Collected data:
↓↓↓

## config.mk

```make
export PLATFORM = sky130hd
export DESIGN_NAME = bram_pingpong_ctrl_flat
export DESIGN_NICKNAME = d
export VERILOG_FILES = /design/src/rtl/bram_pingpong_if.sv /design/src/rtl/bram_pingpong_ctrl.sv /design/src/flat_wrapper.sv
export SDC_FILE = /design/constraint.sdc
export NUM_CORES = 1
export LEC_CHECK = 0
export ABC_AREA = 1
export BUFFER_PORTS_ARGS = -buffer_cell sky130_fd_sc_hd__clkbuf_2
export CORE_MARGIN = 2
export CORE_UTILIZATION = 60
export CTS_CLUSTER_SIZE = 24
export DETAILED_ROUTE_END_ITERATION = 10
export PLACE_DENSITY_LB_ADDON = 0.25
export SYNTH_ARGS = -nofsm -noshare
export SYNTH_HDL_FRONTEND = slang
export SYNTH_SLANG_ARGS = --single-unit
```

## constraint.sdc

```tcl
create_clock -name CLK -period 4.6 [get_ports CLK]
set_input_delay 0.23 -clock CLK [delete_from_list [all_inputs] [get_ports CLK]]
set_output_delay 0.23 -clock CLK [all_outputs]
set_load 0.01 [all_outputs]
```

## src/rtl/bram_pingpong_if.sv

```systemverilog
// Ping-pong controller bus: job control, BRAM port A/B controls, external memory
// address and the read-stream handshake toward the consumer.
interface bram_pingpong_if;
    logic        start;
    logic [8:0]  num_frames;
    logic        busy;
    logic        complete;
    logic [17:0] mem_address;
    logic        EN_A;
    logic        W_A;
    logic [10:0] ADDR_A;
    logic        EN_B;
    logic [8:0]  ADDR_B;
    logic        rd_ready;
    logic        rd_valid;
    logic        rd_last;
    logic [1:0]  bank_full;

    modport master (
        input  start, num_frames, rd_ready,
        output busy, complete, mem_address, EN_A, W_A, ADDR_A,
               EN_B, ADDR_B, rd_valid, rd_last, bank_full
    );

    modport slave (
        output start, num_frames, rd_ready,
        input  busy, complete, mem_address, EN_A, W_A, ADDR_A,
               EN_B, ADDR_B, rd_valid, rd_last, bank_full
    );
endinterface

```

## src/rtl/bram_pingpong_ctrl.sv

```systemverilog
// Ping-pong scheduler for a dual-port BRAM: port A fills one 1 KB bank from external
// memory while port B drains the other as 32-bit words, with full/empty bank tracking.
module bram_pingpong_ctrl (
    input  logic            CLK,
    input  logic            rst,
    bram_pingpong_if.master bus
);
    localparam int unsigned FRAME_W = 9;
    localparam int unsigned BYTE_W  = 10;
    localparam int unsigned WORD_W  = 8;

    typedef enum logic [1:0] {IDLE,   RUN,    DONE}    top_e;
    typedef enum logic [1:0] {W_IDLE, W_FILL, W_WAIT}  wr_e;
    typedef enum logic [1:0] {R_IDLE, R_WAIT, R_DRAIN} rd_e;

    top_e                top_q,     top_d;
    wr_e                 wst_q,     wst_d;
    rd_e                 rdst_q,    rdst_d;
    logic                wb_q,      wb_d;
    logic                rb_q,      rb_d;
    logic [BYTE_W-1:0]   woff_q,    woff_d;
    logic [WORD_W-1:0]   roff_q,    roff_d;
    logic [FRAME_W-1:0]  wframe_q,  wframe_d;
    logic [FRAME_W-1:0]  rframe_q,  rframe_d;
    logic [FRAME_W-1:0]  nframes_q, nframes_d;
    logic [1:0]          full_q,    full_d;
    logic                rd_valid_q, rd_valid_d;
    logic                rd_last_q,  rd_last_d;

    logic fill_c;
    logic issue_c;
    logic wr_end_c;
    logic rd_end_c;

    always_comb begin
        top_d      = top_q;
        wst_d      = wst_q;
        rdst_d     = rdst_q;
        wb_d       = wb_q;
        rb_d       = rb_q;
        woff_d     = woff_q;
        roff_d     = roff_q;
        wframe_d   = wframe_q;
        rframe_d   = rframe_q;
        nframes_d  = nframes_q;
        full_d     = full_q;

        fill_c     = (wst_q == W_FILL);
        issue_c    = (rdst_q inside {R_WAIT, R_DRAIN}) && full_q[rb_q] && bus.rd_ready;
        wr_end_c   = fill_c && (woff_q == '1);
        rd_end_c   = issue_c && (roff_q == '1);
        rd_valid_d = issue_c;
        rd_last_d  = rd_end_c;

        // Flags settle first so both FSMs decide on post-edge occupancy (no bubble on free banks)
        if (wr_end_c) full_d[wb_q] = 1'b1;
        if (rd_end_c) full_d[rb_q] = 1'b0;

        unique case (wst_q)
            W_FILL: begin
                woff_d = woff_q + BYTE_W'(1);
                if (wr_end_c) begin
                    wb_d     = ~wb_q;
                    wframe_d = wframe_q + FRAME_W'(1);
                    if (wframe_d == nframes_q) begin
                        wst_d = W_IDLE;
                    end else if (full_d[wb_d]) begin
                        wst_d = W_WAIT;
                    end
                end
            end
            W_WAIT: begin
                if (!full_d[wb_q]) wst_d = W_FILL;
            end
            default: ;
        endcase

        unique case (rdst_q)
            R_WAIT, R_DRAIN: begin
                if (issue_c) begin
                    roff_d = roff_q + WORD_W'(1);
                    rdst_d = R_DRAIN;
                    if (rd_end_c) begin
                        rb_d     = ~rb_q;
                        rframe_d = rframe_q + FRAME_W'(1);
                        if (rframe_d == nframes_q) begin
                            rdst_d = R_IDLE;
                        end else begin
                            rdst_d = R_WAIT;
                        end
                    end
                end
            end
            default: ;
        endcase

        unique case (top_q)
            IDLE: begin
                if (bus.start) begin
                    nframes_d = bus.num_frames;
                    wb_d      = 1'b0;
                    rb_d      = 1'b0;
                    woff_d    = '0;
                    roff_d    = '0;
                    wframe_d  = '0;
                    rframe_d  = '0;
                    full_d    = '0;
                    if (bus.num_frames == '0) begin
                        top_d = DONE;
                    end else begin
                        top_d  = RUN;
                        wst_d  = W_FILL;
                        rdst_d = R_WAIT;
                    end
                end
            end
            RUN: begin
                // Job ends once the final word of the final frame has been presented
                if (rd_valid_q && rd_last_q && (rframe_q == nframes_q)) top_d = DONE;
            end
            DONE:    top_d = IDLE;
            default: top_d = IDLE;
        endcase
    end

    always_ff @(posedge CLK) begin
        if (!rst) begin
            top_q      <= IDLE;
            wst_q      <= W_IDLE;
            rdst_q     <= R_IDLE;
            wb_q       <= 1'b0;
            rb_q       <= 1'b0;
            woff_q     <= '0;
            roff_q     <= '0;
            wframe_q   <= '0;
            rframe_q   <= '0;
            nframes_q  <= '0;
            full_q     <= '0;
            rd_valid_q <= 1'b0;
            rd_last_q  <= 1'b0;
        end else begin
            top_q      <= top_d;
            wst_q      <= wst_d;
            rdst_q     <= rdst_d;
            wb_q       <= wb_d;
            rb_q       <= rb_d;
            woff_q     <= woff_d;
            roff_q     <= roff_d;
            wframe_q   <= wframe_d;
            rframe_q   <= rframe_d;
            nframes_q  <= nframes_d;
            full_q     <= full_d;
            rd_valid_q <= rd_valid_d;
            rd_last_q  <= rd_last_d;
        end
    end

    // Addresses are forced to zero outside a fill so mem_address never runs past the job
    assign bus.busy        = (top_q == RUN);
    assign bus.complete    = (top_q == DONE);
    assign bus.EN_A        = fill_c;
    assign bus.W_A         = fill_c;
    assign bus.ADDR_A      = fill_c ? {wb_q, woff_q} : '0;
    assign bus.mem_address = fill_c ? {wframe_q[WORD_W-1:0], woff_q} : '0;
    assign bus.EN_B        = issue_c;
    assign bus.ADDR_B      = {rb_q, roff_q};
    assign bus.rd_valid    = rd_valid_q;
    assign bus.rd_last     = rd_last_q;
    assign bus.bank_full   = full_q;
endmodule

```

## src/flat_wrapper.sv

```systemverilog
// flat-port wrapper written by rule: the top's interface ports become plain ports
module bram_pingpong_ctrl_flat 
  (CLK, rst, bus_start, bus_num_frames, bus_rd_ready, bus_busy, bus_complete, bus_mem_address, bus_EN_A, bus_W_A, bus_ADDR_A, bus_EN_B, bus_ADDR_B, bus_rd_valid, bus_rd_last, bus_bank_full);
  bram_pingpong_if bus_i ();
  input  logic CLK;
  input  logic rst;
  input wire logic [$bits(bus_i.start)-1:0] bus_start;
  input wire logic [$bits(bus_i.num_frames)-1:0] bus_num_frames;
  input wire logic [$bits(bus_i.rd_ready)-1:0] bus_rd_ready;
  output wire logic [$bits(bus_i.busy)-1:0] bus_busy;
  output wire logic [$bits(bus_i.complete)-1:0] bus_complete;
  output wire logic [$bits(bus_i.mem_address)-1:0] bus_mem_address;
  output wire logic [$bits(bus_i.EN_A)-1:0] bus_EN_A;
  output wire logic [$bits(bus_i.W_A)-1:0] bus_W_A;
  output wire logic [$bits(bus_i.ADDR_A)-1:0] bus_ADDR_A;
  output wire logic [$bits(bus_i.EN_B)-1:0] bus_EN_B;
  output wire logic [$bits(bus_i.ADDR_B)-1:0] bus_ADDR_B;
  output wire logic [$bits(bus_i.rd_valid)-1:0] bus_rd_valid;
  output wire logic [$bits(bus_i.rd_last)-1:0] bus_rd_last;
  output wire logic [$bits(bus_i.bank_full)-1:0] bus_bank_full;
  assign bus_i.start = bus_start;
  assign bus_i.num_frames = bus_num_frames;
  assign bus_i.rd_ready = bus_rd_ready;
  assign bus_busy = bus_i.busy;
  assign bus_complete = bus_i.complete;
  assign bus_mem_address = bus_i.mem_address;
  assign bus_EN_A = bus_i.EN_A;
  assign bus_W_A = bus_i.W_A;
  assign bus_ADDR_A = bus_i.ADDR_A;
  assign bus_EN_B = bus_i.EN_B;
  assign bus_ADDR_B = bus_i.ADDR_B;
  assign bus_rd_valid = bus_i.rd_valid;
  assign bus_rd_last = bus_i.rd_last;
  assign bus_bank_full = bus_i.bank_full;
  bram_pingpong_ctrl u_core (.CLK(CLK), .rst(rst), .bus(bus_i));
endmodule
```

# After elaboration in Yosys (flattened, before gate mapping)
# Cells that the tools add are included.
dict set report totals {
  wordCells 114
  out_inout_bits 47
  reg_bits 57
  inputBits 13
}
dict set report classes {
  n_lt_le_gt_ge 5
  n_eq_ne 13
  n_bitwise 5
  muxes 60
  n_addsub 4
  n_reduce_logical 14
}
# operator count
set op_table {}
lappend op_table {{$mux 9} 9}
lappend op_table {{$mux 2} 20}
lappend op_table {{$mux 8} 4}
lappend op_table {{$mux 10} 3}
lappend op_table {{$eq 9x9->1} 3}
lappend op_table {{$add 9x1->9 const B} 2}
lappend op_table {{$mux 1} 18}
lappend op_table {{$mux 18} 1}
lappend op_table {{$mux 11} 1}
lappend op_table {{$add 10x1->10 const B} 1}
lappend op_table {{$eq 10x10->1 const B} 1}
lappend op_table {{$logic_not 9->1} 1}
lappend op_table {{$add 8x1->8 const B} 1}
lappend op_table {{$eq 8x8->1 const B} 1}
lappend op_table {{$logic_and 1x1->1} 8}
lappend op_table {{$pmux 2 s2} 2}
lappend op_table {{$eq 2x1->1 const B} 3}
lappend op_table {{$eq 2x2->1 const B} 3}
lappend op_table {{$lt 1x2->1 const B} 3}
lappend op_table {{$reduce_and 2->1} 2}
lappend op_table {{$and 2x2->2} 1}
lappend op_table {{$demux 1 s1} 2}
lappend op_table {{$ge 1x1->1 const B} 2}
lappend op_table {{$logic_not 2->1} 1}
lappend op_table {{7 further kinds} 8}

# Depth between registers and ports, before layout
dict set report logic_depth {
  word_depth 17
  mapped_depth 15
  ltp_nobuf 15
}

# Least setup slack after synthesis
# OpenSTA, ideal clock, no wires.
dict set report synth_timing {
  path_kind {register to register}
  start {register u_core.wst_q[1]}
  end {register u_core.wst_q[0]}
  path_buffers 0
  slack_ps 2805
  arrival_time_ps 1675
  stages_incl_launch_ff 16
  setup_time_ps 120
  required_time_ps 4480
  synth_period_minus_slack_ps 1795
  path_cell_list {dfxtp_1 inv_1 ha_1 nand2_1 nor2_2 inv_2 nor2_4 nand2_1 nor2_1 nand3_1 nor2_1 nand2_1 nand3_1 nand2_1 nand2_1 a21oi_2}
}
dict set report synth_between {
  elab_chain_cells 14
  word_cells_on_any_way 18
  cone_classes {eq/ne (2); mux (14); bitwise (1); reduce/logical (1)}
}
# element line_no
set synth_rtl {}
lappend synth_rtl {{start, declared} bram_pingpong_ctrl.sv:17} ;# wr_e wst_q, wst_d;
lappend synth_rtl {{start signal, assigned} bram_pingpong_ctrl.sv:143} ;# wst_q <= wst_d;
lappend synth_rtl {{$eq 2x1->1 (*)} bram_pingpong_ctrl.sv:48} ;# fill_c = (wst_q == W_FILL);
lappend synth_rtl {{via bus_EN_A} flat_wrapper.sv:13} ;# output wire logic [$bits(bus_i.EN_A)-1:0] bus_EN_A;
lappend synth_rtl {{$logic_and 1x1->1} bram_pingpong_ctrl.sv:50} ;# wr_end_c = fill_c && (woff_q == '1);
lappend synth_rtl {{$mux 2} bram_pingpong_ctrl.sv:56} ;# if (wr_end_c) full_d[wb_q] = 1'b1;
lappend synth_rtl {{$and 2x2->2 (no source line)} --}
lappend synth_rtl {{$mux 2} bram_pingpong_ctrl.sv:57} ;# if (rd_end_c) full_d[rb_q] = 1'b0;
lappend synth_rtl {{$mux 1 (not written as such) (2 in a row)} bram_pingpong_ctrl.sv:67} ;# end else if (full_d[wb_d]) begin
lappend synth_rtl {{$mux 2} bram_pingpong_ctrl.sv:67}
lappend synth_rtl {{$mux 2} bram_pingpong_ctrl.sv:65} ;# if (wframe_d == nframes_q) begin
lappend synth_rtl {{$mux 2} bram_pingpong_ctrl.sv:62} ;# if (wr_end_c) begin
lappend synth_rtl {{$pmux 2 s2 (*)} bram_pingpong_ctrl.sv:59} ;# unique case (wst_q)
lappend synth_rtl {{$mux 2} bram_pingpong_ctrl.sv:108} ;# if (bus.num_frames == '0) begin
lappend synth_rtl {{$mux 2} bram_pingpong_ctrl.sv:99} ;# if (bus.start) begin
lappend synth_rtl {{$mux 2 (*)} bram_pingpong_ctrl.sv:97} ;# unique case (top_q)
# Mark *: on every way through the listed nets, which the timed path passes. The rest lies on a longest branch. The select of a mux whose other input is x is not followed.
# A chain may end at the register's enable or synchronous reset.

# Final worst setup path
dict set report layout_timing {
  start {register u_core.wst_q[1]}
  end {register u_core.wst_q[0]}
}
dict set report layout_between {
  elab_chain_cells 14
  word_cells_on_any_way 18
  cone_classes {eq/ne (2); mux (14); bitwise (1); reduce/logical (1)}
}
# element line_no
set layout_rtl {}
lappend layout_rtl {{$eq 2x1->1} {bram_pingpong_ctrl.sv:48, bram_pingpong_ctrl.sv:59}}
lappend layout_rtl {{$logic_and 1x1->1} bram_pingpong_ctrl.sv:50}
lappend layout_rtl {{$mux 2} bram_pingpong_ctrl.sv:56}
lappend layout_rtl {{$and 2x2->2 (no source line)} --}
lappend layout_rtl {{$mux 2} bram_pingpong_ctrl.sv:57}
lappend layout_rtl {{$mux 1 (not written as such) (2 in a row)} bram_pingpong_ctrl.sv:67}
lappend layout_rtl {{$mux 2} bram_pingpong_ctrl.sv:67}
lappend layout_rtl {{$mux 2} bram_pingpong_ctrl.sv:65}
lappend layout_rtl {{$mux 2} bram_pingpong_ctrl.sv:62}
lappend layout_rtl {{$pmux 2 s2 (*)} bram_pingpong_ctrl.sv:59}
lappend layout_rtl {{$mux 2} bram_pingpong_ctrl.sv:108}
lappend layout_rtl {{$mux 2} bram_pingpong_ctrl.sv:99}
lappend layout_rtl {{$mux 2 (*)} bram_pingpong_ctrl.sv:97}
# Every way passes the cells marked *; elsewhere a longest branch is shown, timed or not. The select of a mux whose other input is x is not followed.

==> impl_summary.txt <==
----------------------------------------------------
[Synthesis]
  Number of enable flip-flop cells after synthesis ... 0
  Instance count of the mapped netlist ... 496
  Register area share after synthesis ... roughly 35%
  Cell type contributing the most total cell area after synthesis ... sky130_fd_sc_hd__dfxtp_1
  Post-synth top flop ... sky130_fd_sc_hd__dfxtp_1
  Area contributors post-synth ... sky130_fd_sc_hd__dfxtp_1 35%, sky130_fd_sc_hd__nand2_1 12%, sky130_fd_sc_hd__inv_1 7.9%
  Number of storage elements in the synthesis netlist ... between 50 and 60
  Proportion of synthesized flip-flops having asynchronous set or reset ... 0%
  Count of warnings emitted by yosys ... 0
  Synth cell count leaders ... 110 x sky130_fd_sc_hd__nand2_1, 70 x sky130_fd_sc_hd__inv_1, 57 x sky130_fd_sc_hd__dfxtp_1, 53 x sky130_fd_sc_hd__nor2_1, 35 x sky130_fd_sc_hd__a21oi_1
  Mean area per synthesized cell ... ~6.7 µm²
  Cell variety after synth ... 37
  Dominant cell by count in the synthesized netlist ... sky130_fd_sc_hd__nand2_1
  Total nets after synthesis ... 516
  Synth Cell Area ... between 3000 and 4000 µm²
  Top-area cell type share of the netlist area ... about 35%

[GRT]
  Total routing resource utilization after global routing ... between 20% and 30%
  Global-route wire length before repair ... about 13000 µm
  Largest net degree at the start of global routing ... 28
  Number of antenna violations at the first check in global routing ... 0
  Number of global-route vias before repair ... roughly 3000
  Aggregate global routing overflow ... 0

[Clocking]
  Clk sink count ... 57
  TritonCTS clock tree ... done
  H-Tree Depth ... 3
  Insertion delay of the later-clocked pin in the worst-skew pair ... between 300 and 400 ps
  Postcts setup bufs ... 0
  CTS Root Buffer Type ... sky130_fd_sc_hd__clkbuf_8
  Quantity of hold-fixing buffers added after cts ... 0
  Clk buf depth ... 2
  Clock-pin slew on the worst setup and hold paths ... around 70 ps
  Number of cells upsized or downsized after cts ... 0
  Num CTS Buffers ... 9

[Placed design]
  Count of buffers inserted at the top-level ports ... 59
  Final RePlAce weighted congestion ... roughly 0.86
  Dpl ws ... between 1500 and 2000 ps
  HPWL Detailed ... 5640 µm
  Dpl cells ... 607

[Routing]
  Total via count after detailed routing ... between 3000 and 4000
  Number of nets still failing antenna checks after routing ... 0
  Number of vias per cell ... 5.12
  Initial drt markers ... 158
  WL final ... ~7600 µm
  Routed WL per cell ... roughly 12 µm
  TritonRoute pass-1 iters ... 4
  DRC errors left ... 0

[Die]
  Vert. Die Dim ... 78.2 µm
  Horizontal extent of the die ... between 70 and 80 µm
  Effective utilization at floorplan ... between 60% and 70%
  Area of the die ... around 6000 µm²
  Number of standard-cell rows in the floorplan ... 27
  Number of top-level design ports ... 60
  Core area ... about 5400 µm²

[Critical path]
  Chain of cells forming the critical path ... inv_1, ha_1, nand2_1, nor2_2, inv_2, nor2_4, nand2_1, nor2_1, nand3_1, nor2_1, nand2_1, nand3_1, nand2_1, nand2_1, a21oi_2
  Cell family with most CP delay ... simple AND/OR/NAND/NOR gates
  Startpoint kind of the worst setup timing path ... flop
  Maximum net fanout on the critical path ... 27
  Worst endpoint data arrival time ... ~2900 ps
  Worst setup EP type ... flop
  Combined buffer and inverter count along the critical path ... 2
  Slowest cell on crit path ... sky130_fd_sc_hd__ha_1
  Most prevalent standard cell on the critical path ... sky130_fd_sc_hd__nand2_1
  Critical path start-end classification ... reg2reg
  Register-to-register setup slack ... approximately 2000 ps
  Highest cell delay on the worst timing path ... about 700 ps
  Critical path required time ... ~4800 ps

[Power]
  Pleak ... roughly 1.8 nW
  PwrDens ... ~300 nW/µm²
  Max IR drop VDD ... about 0.23 mV

[Layout]
  Final-stage net count ... around 570
  Share of post-route cells with drive strength above 1 ... between 15 and 20%
  Layout filler cell count ... slightly below 500
  Number of standard cells in the final layout excluding fillers ... 622
  Antenna cell count ... 0
  P&R area growth vs syn ... 13.9%

[Timing]
  Setup TNS ... 0 ps
  Measured slew at the worst slew-check pin ... between 800 and 900 ps
  Peak clock frequency supported by timing ... between 0.3 and 0.4 GHz
  Smallest setup slack after layout ... 1980 ps
  Layout Skew ... 7.47 ps
  Period utilisation layout ... 56.8%
  Slew headroom ... about 44%
  Crit path time final ... roughly 2600 ps
  Total count of max-transition violations in the final report ... 0
  Final hold violation count ... 0
  Post-route worst hold slack ... ~190 ps
  Final-report setup violation count ... 0
  Unrepaired setup endpoints after global routing ... false

[Outcome]
  Result of the run ... finished clean

[Run]
  Number of max-capacitance violations reported ... 0

[Worst hold path]
  Class of the tightest hold or removal check ... in2reg

----------------------------------------------------
kinds of logic after synthesis:
logic type      share of synthesized area, %
xor+xnor                                5.30
buf+inv                                 12.4
compound gates                          13.0
fa+ha+maj                               2.65
flops                                   34.5
simple gates                            32.1
cell type report:
class                           count  area [µm²]  area share (%)
Clock buffer                       12         155            4.12
Sequential cell                    57        1140            30.3
Timing Repair Buffer               60         303            8.04
Tap cell                           72        90.1            2.39
Multi-Input combinational cell    343        1750            46.6
Clock inverter                      3        40.0            1.06
Inverter                           75         284            7.54
power by group:
part | switching, mW | total [mW] | leakage (nW) | internal [mW]
Combinational | 0.0783 | 0.120 | 1.23 | 0.0414
Sequential | 0.0165 | 0.525 | 0.462 | 0.508
Clock | 0.199 | 0.473 | 0.102 | 0.275
worst register-to-register path: stages, from the launching register on:
cell and delay [ps]:
sky130_fd_sc_hd__dfxtp_1 350, sky130_fd_sc_hd__inv_1 70, sky130_fd_sc_hd__ha_1 700, sky130_fd_sc_hd__nand2_1 200, sky130_fd_sc_hd__nor2_2 200, sky130_fd_sc_hd__inv_2 60
sky130_fd_sc_hd__nor2_4 280, sky130_fd_sc_hd__nand2_1 80, sky130_fd_sc_hd__nor2_1 90, sky130_fd_sc_hd__nand3_1 70, sky130_fd_sc_hd__nor2_1 80, sky130_fd_sc_hd__nand2_1 70
sky130_fd_sc_hd__nand3_1 70, sky130_fd_sc_hd__nand2_1 60, sky130_fd_sc_hd__nand2_1 70, sky130_fd_sc_hd__a21oi_2 50
routing by layer:
| metal | GRT usage (%) | vias to the layer above | share of wire (%) | wire length (µm) |
|---|---|---|---|---|
| li1 | - | 1671 | - | - |
| met3 | 6.44 | 10 | 4.7 | 356 |
| met1 | 31.4 | 1430 | 46 | 3490 |
| met4 | 9.12 | 0 | 1.7 | 128 |
| met2 | 44.4 | 75 | 48 | 3630 |
| met5 | 0 | - | 0 | 0 |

↑↑↑

Work task:
Copy the lines above exactly. Start with the line containing "Final-stage net count ... around 570", end with the line containing "Crit path time final ... roughly 2600 ps", and include both.

Response for this exercise:
  Final-stage net count ... around 570
  Share of post-route cells with drive strength above 1 ... between 15 and 20%
  Layout filler cell count ... slightly below 500
  Number of standard cells in the final layout excluding fillers ... 622
  Antenna cell count ... 0
  P&R area growth vs syn ... 13.9%

[Timing]
  Setup TNS ... 0 ps
  Measured slew at the worst slew-check pin ... between 800 and 900 ps
  Peak clock frequency supported by timing ... between 0.3 and 0.4 GHz
  Smallest setup slack after layout ... 1980 ps
  Layout Skew ... 7.47 ps
  Period utilisation layout ... 56.8%
  Slew headroom ... about 44%
  Crit path time final ... roughly 2600 ps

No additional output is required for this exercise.